= Thung Kula Ronghai =

Natural region in Northeastern Thailand

Thung Kula Ronghai (ทุ่งกุลาร้องไห้, /th/) is a natural region in northeastern Thailand. Its area is around 2.1 million rai (or 3,200 km^{2}). It lies in the provinces of Surin, Maha Sarakham, Yasothon, Sisaket, and Roi Et.

==History and legend==
Its name translates to 'fields of the crying Kula'. Legend has it that the Kula, from Mottama, Myanmar, traveled through this plateau. The Kula were known for their endurance and toughness. They spent several days traveling the region without passing any villages or finding water. The surroundings had no trees to provide shade. It was only arid land. Trekking through this area was very difficult. The dry land and scarceness of water supply exhausted the Kula and made them weep.

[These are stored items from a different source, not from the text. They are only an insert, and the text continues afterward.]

**src/rtl/calc_operand_mux_pkg.sv**
```systemverilog
// rtl/calc_operand_mux_pkg.sv - shared mode constants and state type for the operand mux
package calc_mux_pkg;

  localparam logic MODE_FIXED = 1'b0;
  localparam logic MODE_RR    = 1'b1;

  typedef enum logic {
    EMPTY = 1'b0,
    FULL  = 1'b1
  } state_e;

endpackage

```
**src/rtl/calc_operand_mux_if.sv**
```systemverilog
// rtl/calc_operand_mux_if.sv - producer-side and consumer-side handshake bundle of the operand mux
interface calc_operand_mux_if #(
  parameter  int WIDTH  = 8,
  parameter  int NUM_CH = 4,
  localparam int SEL_W  = (NUM_CH > 1) ? $clog2(NUM_CH) : 1
);

  logic [NUM_CH-1:0]       in_valid;
  logic [NUM_CH*WIDTH-1:0] in_data;
  logic [NUM_CH-1:0]       in_ready;
  logic                    out_valid;
  logic [WIDTH-1:0]        out_data;
  logic [SEL_W-1:0]        out_ch;
  logic                    out_ready;

  modport master (
    output in_valid, in_data, out_ready,
    input  in_ready, out_valid, out_data, out_ch
  );

  modport slave (
    input  in_valid, in_data, out_ready,
    output in_ready, out_valid, out_data, out_ch
  );

endinterface

```
**src/rtl/calc_operand_mux_rr_arbiter.sv**
```systemverilog
// rtl/calc_operand_mux_rr_arbiter.sv - combinational round-robin search starting at ptr, wrapping modulo NUM_CH
module calc_rr_arbiter #(
  parameter  int NUM_CH = 4,
  localparam int SEL_W  = (NUM_CH > 1) ? $clog2(NUM_CH) : 1
) (
  input  logic [NUM_CH-1:0] valid,
  input  logic [SEL_W-1:0]  ptr,
  output logic [SEL_W-1:0]  grant,
  output logic              grant_found
);

  int idx;

  always_comb begin
    grant       = '0;
    grant_found = 1'b0;
    idx         = 0;
    for (int k = 0; k < NUM_CH; k++) begin
      // Explicit wrap keeps idx below NUM_CH even when NUM_CH is not a power of two.
      idx = int'(ptr) + k;
      if (idx >= NUM_CH) idx = idx - NUM_CH;
      for (int j = 0; j < NUM_CH; j++) begin
        if (!grant_found && (idx == j) && valid[j]) begin
          grant_found = 1'b1;
          grant       = SEL_W'(j);
        end
      end
    end
  end

endmodule

```
**src/rtl/calc_operand_mux.sv**
```systemverilog
// rtl/calc_operand_mux.sv - registered, handshaked N-channel operand mux (fixed select or round-robin)
// Optional sticky out-of-range select flag enabled by CALC_MUX_SELERR_EN.
module calc_operand_mux
  import calc_mux_pkg::*;
#(
  parameter  int WIDTH  = 8,
  parameter  int NUM_CH = 4,
  localparam int SEL_W  = (NUM_CH > 1) ? $clog2(NUM_CH) : 1
) (
  input  logic             clk,
  input  logic             rst,
  input  logic             mode,
  input  logic [SEL_W-1:0] sel,
`ifdef CALC_MUX_SELERR_EN
  output logic             sel_err,
`endif
  calc_operand_mux_if.slave bus
);

  state_e           state_q, state_d;
  logic [WIDTH-1:0] data_q, data_d;
  logic [SEL_W-1:0] ch_q, ch_d;
  logic [SEL_W-1:0] ptr_q, ptr_d;

  logic [SEL_W-1:0] rr_grant;
  logic             rr_found;
  logic [SEL_W-1:0] grant;
  logic             found;
  logic             can_accept;
  logic             accept;
  int               sel_int;

  assign sel_int = int'(sel);

  calc_rr_arbiter #(.NUM_CH(NUM_CH)) u_rr (
    .valid       (bus.in_valid),
    .ptr         (ptr_q),
    .grant       (rr_grant),
    .grant_found (rr_found)
  );

  always_comb begin
    grant = '0;
    found = 1'b0;
    if (mode == MODE_RR) begin
      grant = rr_grant;
      found = rr_found;
    end else begin
      // Out-of-range sel matches no channel, so it grants nothing.
      for (int i = 0; i < NUM_CH; i++) begin
        if ((sel_int == i) && bus.in_valid[i]) begin
          found = 1'b1;
          grant = SEL_W'(i);
        end
      end
    end
  end

  assign can_accept = (state_q == EMPTY) || bus.out_ready;
  assign accept     = found && can_accept && !rst;

  always_comb begin
    bus.in_ready = '0;
    for (int i = 0; i < NUM_CH; i++) begin
      bus.in_ready[i] = accept && (grant == SEL_W'(i));
    end
  end

  always_comb begin
    state_d = state_q;
    data_d  = data_q;
    ch_d    = ch_q;
    ptr_d   = ptr_q;
    if (accept) begin
      state_d = FULL;
      ch_d    = grant;
      for (int i = 0; i < NUM_CH; i++) begin
        if (grant == SEL_W'(i)) data_d = bus.in_data[i*WIDTH +: WIDTH];
      end
      if (mode == MODE_RR) begin
        ptr_d = (grant == SEL_W'(NUM_CH - 1)) ? '0 : grant + SEL_W'(1);
      end
    end else if (bus.out_ready) begin
      state_d = EMPTY;
    end
  end

  always_ff @(posedge clk) begin
    if (rst) begin
      state_q <= EMPTY;
      data_q  <= '0;
      ch_q    <= '0;
      ptr_q   <= '0;
    end else begin
      state_q <= state_d;
      data_q  <= data_d;
      ch_q    <= ch_d;
      ptr_q   <= ptr_d;
    end
  end

  assign bus.out_valid = (state_q == FULL);
  assign bus.out_data  = data_q;
  assign bus.out_ch    = ch_q;

`ifdef CALC_MUX_SELERR_EN
  logic sel_err_q;

  always_ff @(posedge clk) begin
    if (rst) begin
      sel_err_q <= 1'b0;
    end else if ((mode == MODE_FIXED) && (sel_int >= NUM_CH) && (|bus.in_valid)) begin
      sel_err_q <= 1'b1;
    end
  end

  assign sel_err = sel_err_q;
`endif

endmodule

```
**src/flat_wrapper.sv**
```systemverilog
// flat-port wrapper written by rule: the top's interface ports become plain ports
module calc_operand_mux_flat import calc_mux_pkg::*;
#(
  parameter  int WIDTH  = 8,
  parameter  int NUM_CH = 4,
  localparam int SEL_W  = (NUM_CH > 1) ? $clog2(NUM_CH) : 1
)
  (clk, rst, mode, sel, bus_in_valid, bus_in_data, bus_out_ready, bus_in_ready, bus_out_valid, bus_out_data, bus_out_ch);
  calc_operand_mux_if #(.WIDTH(WIDTH), .NUM_CH(NUM_CH)) bus_i ();
  input  logic clk;
  input  logic rst;
  input  logic mode;
  input  logic [SEL_W-1:0] sel;
  input wire logic [$bits(bus_i.in_valid)-1:0] bus_in_valid;
  input wire logic [$bits(bus_i.in_data)-1:0] bus_in_data;
  input wire logic [$bits(bus_i.out_ready)-1:0] bus_out_ready;
  output wire logic [$bits(bus_i.in_ready)-1:0] bus_in_ready;
  output wire logic [$bits(bus_i.out_valid)-1:0] bus_out_valid;
  output wire logic [$bits(bus_i.out_data)-1:0] bus_out_data;
  output wire logic [$bits(bus_i.out_ch)-1:0] bus_out_ch;
  assign bus_i.in_valid = bus_in_valid;
  assign bus_i.in_data = bus_in_data;
  assign bus_i.out_ready = bus_out_ready;
  assign bus_in_ready = bus_i.in_ready;
  assign bus_out_valid = bus_i.out_valid;
  assign bus_out_data = bus_i.out_data;
  assign bus_out_ch = bus_i.out_ch;
  calc_operand_mux #(.WIDTH(WIDTH), .NUM_CH(NUM_CH)) u_core (.clk(clk), .rst(rst), .mode(mode), .sel(sel), .bus(bus_i));
endmodule
```
**config.mk**
```make
export PLATFORM = sky130hd
export DESIGN_NAME = calc_operand_mux_flat
export DESIGN_NICKNAME = d
export VERILOG_FILES = /design/src/rtl/calc_operand_mux_pkg.sv /design/src/rtl/calc_operand_mux_if.sv /design/src/rtl/calc_operand_mux_rr_arbiter.sv /design/src/rtl/calc_operand_mux.sv /design/src/flat_wrapper.sv
export SDC_FILE = /design/constraint.sdc
export NUM_CORES = 1
export LEC_CHECK = 0
export BUFFER_PORTS_ARGS = -buffer_cell sky130_fd_sc_hd__buf_2
export CELL_PAD_IN_SITES_DETAIL_PLACEMENT = 0
export CELL_PAD_IN_SITES_GLOBAL_PLACEMENT = 1
export CORE_MARGIN = 2
export CORE_UTILIZATION = 25
export DETAILED_ROUTE_END_ITERATION = 16
export GPL_ROUTABILITY_DRIVEN = 0
export PLACE_DENSITY_LB_ADDON = 0.1
export RECOVER_POWER = 50
export SETUP_SLACK_MARGIN = 0.3
export SLEW_MARGIN = 20
export SYNTH_ARGS = -nofsm -noshare
export SYNTH_HDL_FRONTEND = slang
export SYNTH_HIERARCHICAL = 1
export SYNTH_SLANG_ARGS = --single-unit
```
**constraint.sdc**
```tcl
create_clock -name clk -period 4.8 [get_ports clk]
set_input_delay 0.48 -clock clk [delete_from_list [all_inputs] [get_ports clk]]
set_output_delay 0.48 -clock clk [all_outputs]
set_load 0.1 [all_outputs]
```
==> out/results.tsv <==
metric	value	unit
post-cts sizing count	0	
top_reg_cell synth	dfxtp_1	
drt via density	4.66	
Synth Instances	111	
warnings from Yosys	6	
vias in the first global route	1015	
max-cap viol count	0	
Worst-Margin Slew	1170	ps
Die W	68.8	µm
worst vdd ir	220	µV
Fmax	0.303	GHz
Avg WL per Cell	13.8	µm
first-pass GRT wire length	4.66	mm
Placed Cells	213	
Adder-Cell Fraction of Synth Area	4.77	%
DRT Pass-1 Iters	4	
final slew viol count	0	
io pins	57	
residual DRC count	0	
post-synth top area cell	dfxtp_1	
share of cells above drive strength 1	34.7	%
Cell Chain, Critical Path	and2b_1 > a2111oi_1 > nor2_1 > a21oi_1 > ha_1 > and3_1 > buf_2	
largest family of logic cells by synthesized area	simple AND/OR/NAND/NOR gates	
wirelength, routed	2.99	mm
Setup CP Type	reg -> out	
Skew-Pair Late Insertion Delay	240	ps
post-synthesis sequential area ratio	24.8	%
Sink Count	13	
hold_sp	u_core/bus.out_data[3]$_SDFFE_PP0P_	
ys async rst share	0	%
initial antenna violation count	0	
CTS clk-pin slew, worst paths	60	ps
CP bufs+invs	1	
FILL cells	452	
post-synthesis simple-gate area fraction	23.7	%
non-filler cells, final	217	
grt ovf	0	
clock buffer depth	2	
IO Port Bufs	56	
final period utilization	68.8	%
post-synthesis cell area	1050	µm²
Hold-fix buffers, CTS	0	
total CTS buffers	3	
Critical Path RT	4320	ps
Synth top cells by count	mux2i_1, dfxtp_1, nand2_1	
Synth top area share	24.8	%
PD cells	316	nW/µm²
cell with the most instances after synthesis	mux2i_1	
Hold Path Class	reg -> reg	
RSZ-0062 raised after global routing	no	
Syn-to-layout area delta	30.2	%
clk_skew	6.87	ps
DRT iter0 DRCs	25	
compound-cell area share of the yosys netlist	22.6	%
P_leak	0.672	nW
family with the most delay on the worst path	compound AO/OA/AOI/OAI gates	
worst reg2reg path startpoint	u_core/ptr_q[0]$_SDFFE_PP0P_	
status	finished clean	
Arr. time, crit path	2820	ps
sequential cell area	260	µm²
core box area	4030	µm²
starting density of the core	26.1	%
routed via count	1012	
Post-synth EDFFs	0	
Yosys reg bits	13	
Die H	68.8	µm
largest net degree at the start of global routing	15	
synth top area cells	dfxtp_1, mux2i_1, a211o_1, ha_1, o22ai_1	
pre-CTS setup slack	1650	ps
ANT cells	0	
nets	214	
Avg Cell Area, Syn	9.46	µm²
Worst path max stage delay	590	ps
XOR/XNOR Fraction of Synth Area	0	%
minimum clock period	3300	ps
Multi-input gate area	716	µm²
Slew HR	22.5	%
CP startpoint	u_core/ptr_q[0]$_SDFFE_PP0P_	
Final Hold Viols	0	
Root Buffer	clkbuf_8	
DP Wirelength	2.38	mm
Netlist cell types	35	
mux contribution to synthesized area	19.1	%
Rows	23	
Tot GR Track Use	13.6	%
post-route ant nets	0	
Startpoint Class	flip-flop	
slowest CP cell	ha_1	
syn nets	157	
Post-Route Setup TNS	0	ps
die area	4730	µm²
setup slack after layout	1500	ps
CP Max Fanout	10	
Setup crit end kind	output port	
# setup viols final	0	
Setup Buffers After CTS	0	
CTS tree	done	
H-Tree Depth	1	
where the power goes:
| group | switching, mW | leakage (nW) | total [mW] | internal [mW] |
|---|---|---|---|---|
| clock | 0.0389 | 0.0255 | 0.0962 | 0.0573 |
| sequential | 0.00690 | 0.107 | 0.127 | 0.120 |
| combinational | 0.151 | 0.539 | 0.209 | 0.0578 |
| total | 0.197 | 0.672 | 0.432 | 0.235 |
worst register-to-register path, stage by stage (launching register included):
cell and delay [ps]:
dfxtp_1 350, and2b_1 210, a2111oi_1 370, nor2_1 70, a21oi_1 310, ha_1 590
mux2i_1 200, a2111oi_2 360, and3_1 200, a31o_1 90
per-layer routing:
layer / track usage, % / part of all wire [%] / up-vias
met3: 2.44 / 6.6 / 4
li1: - / - / 529
met5: 0 / 0 / -
met4: 5.88 / 1.7 / 0
met2: 21.0 / 42 / 30
met1: 18.5 / 50 / 449
sequential cells by signal, summed over array words and instances, names as in the netlist:
signal / cells
u_core/bus.out_data: 8
u_core/bus.out_ch: 2
u_core/bus.out_valid: 1
u_core/ptr_q: 2
kinds of logic (layout without fill, tap and decap cells):
family                   after synthesis  in the layout
adder cells (fa/ha/maj)                4              4
AND/OR/NAND/NOR                       37             37
buffers and inverters                  8             64
AO/OA/AOI/OAI                         29             29
multiplexers                          20             20
flip-flops                            13             13
cell usage in the layout, fill, tap and decap left out, types with 2 or more instances in the layout:
master	netlist	layout
a211o_1	7	7
a21oi_1	6	6
and3_1	5	5
buf_2	0	45
clkbuf_1	1	11
clkbuf_8	0	3
dfxtp_1	13	13
ha_1	4	4
inv_1	3	3
mux2i_1	20	20
nand2_1	9	9
nand2b_1	2	2
nor2_1	5	5
nor2b_1	3	4
nor3b_1	3	3
o22ai_1	7	7
final cells by class:
cell class | instances | area share [%]
Multi-Input combinational cell | 90 | 52.4
Timing Repair Buffer | 56 | 19.5
Sequential cell | 13 | 19.0
Tap cell | 50 | 4.58
Clock buffer | 3 | 3.02
Inverter | 4 | 1.10
Clock inverter | 1 | 0.366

Historically, Thung Kula Ronghai had suffered desert-like conditions during dry season and flooding during rainy season. Soils were plagued by salinity. The area has since been reclaimed and today the region has become a well-known Hom Mali rice producing area of Thailand.

== Tung Kula Lake ==
Tung Kula Lake is an artificial lake which is also a reservoir in Surin province. The lake's surface area is around 1.2 km2.